Mrs. Cherry further stated that besides the man with the gun another man also entered the house and while the man with the gun stood guard over them, she heard the other robber going through the house opening doors and drawers. The robber with the gun kept asking, "Where is the safe?" Mrs. Cherry told him there was no safe in the house. The man then asked about their coin collection and Mrs. Cherry told him it was in the bank. The robbers found two shoe boxes full of coins in one of the closets and took them.

The robbers asked Mrs. Cherry where the money was and she told them she did not bring the money home that day but had given it to her brother to deposit. The man with the gun told her he did not believe that she had given the money to her brother to deposit and that the money was somewhere in the house. The bandit with the gun told Mr. Cherry, "If you don't make her tell me where the money is, I'm going to have to start working on you." Mr. Cherry told his wife to please tell the men where the money was and she told the robbers that the money was in the bathroom in the clothes hamper. The bandits found the money in the hamper. This money was the proceeds from the auction sale that day and the amount of it was $5,559.00.

The bandits then took Mr. Cherry's billfold and watch and they removed all the jewelry Mrs. Cherry was wearing. They also took a jewelry case containing watches, *1129 diamond rings, diamond pins, wedding band and other items of jewelry. The bandits were in the Cherry home a total of about 45 minutes and as they were leaving they took the keys to both automobiles but drove away in only one of the cars.

Mrs. Cherry further testified that she had a burglar alarm system installed in her house. She tried to activate the alarm system when she first saw the bandit with the pistol, but the system had been turned off earlier when Mr. Cherry had gone to the back porch. Mr. Cherry stated that in April, 1974, the telephone lines leading to the house had been cut, setting off the burglar alarm and at that time no burglary was committed.

Mrs. Cherry identified an envelope, marked State's Exhibit 1, containing seven items of jewelry as being a part of the jewelry the bandits took the night of the robbery at the same time they took the money aggregating $5,559.00. State's Exhibit 1 was admitted into evidence without objection. Mrs. Cherry specifically identified this jewelry as a yellow-gold pin with rhinestones and matching gold earrings, spiral earrings with pearls, a wedding band with a quarter carat solitaire and an engagement ring.
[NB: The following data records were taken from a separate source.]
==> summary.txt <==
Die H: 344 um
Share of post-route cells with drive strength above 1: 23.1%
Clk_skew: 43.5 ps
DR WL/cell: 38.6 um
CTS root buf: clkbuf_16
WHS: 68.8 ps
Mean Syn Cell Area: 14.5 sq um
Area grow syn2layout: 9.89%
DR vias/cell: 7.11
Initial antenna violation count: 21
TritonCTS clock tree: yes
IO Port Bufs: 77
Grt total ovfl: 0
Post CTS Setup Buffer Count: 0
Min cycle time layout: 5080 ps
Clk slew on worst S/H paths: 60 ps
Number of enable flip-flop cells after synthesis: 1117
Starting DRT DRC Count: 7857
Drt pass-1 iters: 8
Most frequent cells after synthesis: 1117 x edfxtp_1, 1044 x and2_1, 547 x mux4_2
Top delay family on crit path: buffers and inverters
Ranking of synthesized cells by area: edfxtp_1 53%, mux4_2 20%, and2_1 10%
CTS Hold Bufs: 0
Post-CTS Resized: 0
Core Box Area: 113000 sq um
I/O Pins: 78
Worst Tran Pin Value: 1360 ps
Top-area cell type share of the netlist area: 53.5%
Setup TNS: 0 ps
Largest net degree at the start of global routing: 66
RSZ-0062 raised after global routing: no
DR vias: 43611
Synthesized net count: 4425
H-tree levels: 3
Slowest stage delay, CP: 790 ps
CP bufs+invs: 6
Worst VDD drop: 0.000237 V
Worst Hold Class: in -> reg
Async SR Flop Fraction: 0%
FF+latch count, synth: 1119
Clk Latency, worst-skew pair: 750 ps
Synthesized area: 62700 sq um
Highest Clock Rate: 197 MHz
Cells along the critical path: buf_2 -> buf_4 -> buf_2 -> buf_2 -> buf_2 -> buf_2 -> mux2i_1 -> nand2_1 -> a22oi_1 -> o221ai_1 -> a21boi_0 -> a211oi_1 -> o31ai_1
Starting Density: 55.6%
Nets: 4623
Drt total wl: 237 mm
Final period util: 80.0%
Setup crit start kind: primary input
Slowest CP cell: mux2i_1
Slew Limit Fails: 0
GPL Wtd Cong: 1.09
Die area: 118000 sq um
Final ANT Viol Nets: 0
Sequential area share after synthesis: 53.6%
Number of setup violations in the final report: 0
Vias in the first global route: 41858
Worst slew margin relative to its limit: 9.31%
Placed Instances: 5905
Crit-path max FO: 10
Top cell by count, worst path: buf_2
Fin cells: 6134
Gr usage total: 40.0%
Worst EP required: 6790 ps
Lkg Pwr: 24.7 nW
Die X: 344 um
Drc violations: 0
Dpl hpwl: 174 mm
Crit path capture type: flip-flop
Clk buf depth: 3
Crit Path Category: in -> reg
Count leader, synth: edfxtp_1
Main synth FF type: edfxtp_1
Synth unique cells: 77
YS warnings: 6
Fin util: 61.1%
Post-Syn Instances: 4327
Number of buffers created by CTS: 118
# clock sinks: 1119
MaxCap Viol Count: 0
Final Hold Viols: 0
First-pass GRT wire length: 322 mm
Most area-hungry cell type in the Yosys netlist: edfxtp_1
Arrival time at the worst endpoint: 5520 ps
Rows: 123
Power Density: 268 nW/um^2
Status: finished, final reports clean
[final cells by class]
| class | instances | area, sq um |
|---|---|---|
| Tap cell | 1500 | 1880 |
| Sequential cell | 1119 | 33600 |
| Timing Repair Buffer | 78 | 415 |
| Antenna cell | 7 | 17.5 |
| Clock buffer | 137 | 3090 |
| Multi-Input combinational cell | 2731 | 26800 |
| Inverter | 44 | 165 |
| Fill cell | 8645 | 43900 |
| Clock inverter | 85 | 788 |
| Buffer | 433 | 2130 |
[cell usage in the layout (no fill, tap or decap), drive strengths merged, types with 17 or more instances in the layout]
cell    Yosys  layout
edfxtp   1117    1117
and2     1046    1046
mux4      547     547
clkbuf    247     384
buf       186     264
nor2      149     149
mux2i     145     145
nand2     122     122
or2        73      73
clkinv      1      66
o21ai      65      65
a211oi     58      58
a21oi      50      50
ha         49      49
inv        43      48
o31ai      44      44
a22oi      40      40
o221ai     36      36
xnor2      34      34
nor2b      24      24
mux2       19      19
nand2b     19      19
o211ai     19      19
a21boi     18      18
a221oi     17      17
### src/rtl/sqrt_round.sv
// ==================================================
// Rounding, packing, special results and flags
// ==================================================
`timescale 1ns/100ps

module sqrt_round (
  input  logic                                clk,
  input  logic                                reset_n,
  input  logic                                finish_en,
  input  logic [fp_sqrt_pkg::ROOT_WIDTH-1:0]  root,
  input  logic                                rem_nonzero,
  input  logic [fp_sqrt_pkg::EXP_WIDTH-1:0]   res_exp,
  input  fp_sqrt_pkg::special_t               special_kind,
  input  logic                                sign,
  input  logic                                invalid,
  input  fp_sqrt_pkg::round_mode_t            mode,
  output fp_sqrt_pkg::fp_word_t               result,
  output logic                                flag_nv,
  output logic                                flag_nx
);
  import fp_sqrt_pkg::*;

  logic                           guard;
  logic                           round_bit;
  logic                           sticky;
  logic                           tie_bit;   // LSB of kept fraction
  logic                           round_up;
  logic [EXP_WIDTH+MAN_WIDTH-1:0] mag;       // Exponent and fraction

  assign guard     = root[1];
  assign round_bit = root[0];
  assign sticky    = rem_nonzero;
  assign tie_bit   = root[2];

  // Root is positive, so RDN truncates like RTZ
  always_comb begin
    case (mode)
      RNE:     round_up = guard && (round_bit || sticky || tie_bit);
      RUP:     round_up = guard || round_bit || sticky;
      RMM:     round_up = guard;
      RTZ:     round_up = 1'b0;
      RDN:     round_up = 1'b0;
      default: round_up = 1'b0;  // Undefined codes truncate
    endcase
  end

  // Leading one at root[25] is dropped, carry rolls into exponent
  assign mag = {res_exp, root[ROOT_WIDTH-2:2]} + (EXP_WIDTH+MAN_WIDTH)'(round_up);

  // ==================================================
  // Output registers, held until the next finish
  // ==================================================
  always_ff @(posedge clk or negedge reset_n) begin
    if (!reset_n) begin
      result  <= '0;
      flag_nv <= 1'b0;
      flag_nx <= 1'b0;
    end else if (finish_en) begin
      flag_nv <= invalid;
      flag_nx <= 1'b0;
      case (special_kind)
        SP_QNAN: result <= CANON_NAN;
        SP_INF:  result <= {1'b0, {EXP_WIDTH{1'b1}}, {MAN_WIDTH{1'b0}}};  // +inf
        SP_ZERO: result <= {sign, {(EXP_WIDTH+MAN_WIDTH){1'b0}}};         // Signed zero
        default: begin
          result  <= {1'b0, mag};
          flag_nx <= guard || round_bit || sticky;
        end
      endcase
    end
  end

endmodule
Donald Nissen testified that he had previously entered a plea of guilty to the robbery of Mr. and Mrs. Cherry and had received a sentence of 15 years.

Nissen testified that the robbery had been planned at the home of the defendant Paul Summers in Clanton, Alabama. Nissen testified that present at the time were Danny McClellan, Danny Register and Bull Poe. Nissen testified that Danny McClellan is presently doing a natural life sentence in the Florida State Penitentiary. He testified that Bull Poe is currently serving two life sentences in Alabama. And he said that Danny Register is currently in jail waiting to go to the penitentiary. Nissen testified that the discussion concerning robbing the Cherrys took place approximately six weeks to two months before the robbery occurred.

At this meeting at Summers's house, Summers told the group that he had been up to the Cherrys' house in Marshall County and "looked at it with the intention of burglarizing the house to rob a safe with someone else." Summers said that due to the fact there was a burglar alarm on the house they were not able to enter the house and that he wanted the group to go up there and look at the house with him with the thought of robbing Mrs. Cherry at gunpoint. Summers said that there would be no one there but Mrs. Cherry herself.

A few days after this meeting Nissen, Poe, Register, McClellan and the defendant Summers drove to Boaz to rob Mrs. Cherry. When they arrived they found that Mrs. Cherry had remarried and, because they were uncertain as to who her new husband was, and how many people might now be living in the house, plans to rob the house and its inhabitants were postponed.

Nissen testified that some five or six weeks later in August of 1975 a group consisting of himself, Danny McClellan, Bull Poe, Paul Summers, Jimmy Thomas and Rusty Zinghan left for Boaz from the defendant's car lot in Clanton early in the morning. McClellan, Poe and Summers were traveling in Summers's Lincoln Continental. Zinghan, Thomas and Nissen were traveling in a black 1965 Oldsmobile which they got from the defendant Summers's car lot in Clanton.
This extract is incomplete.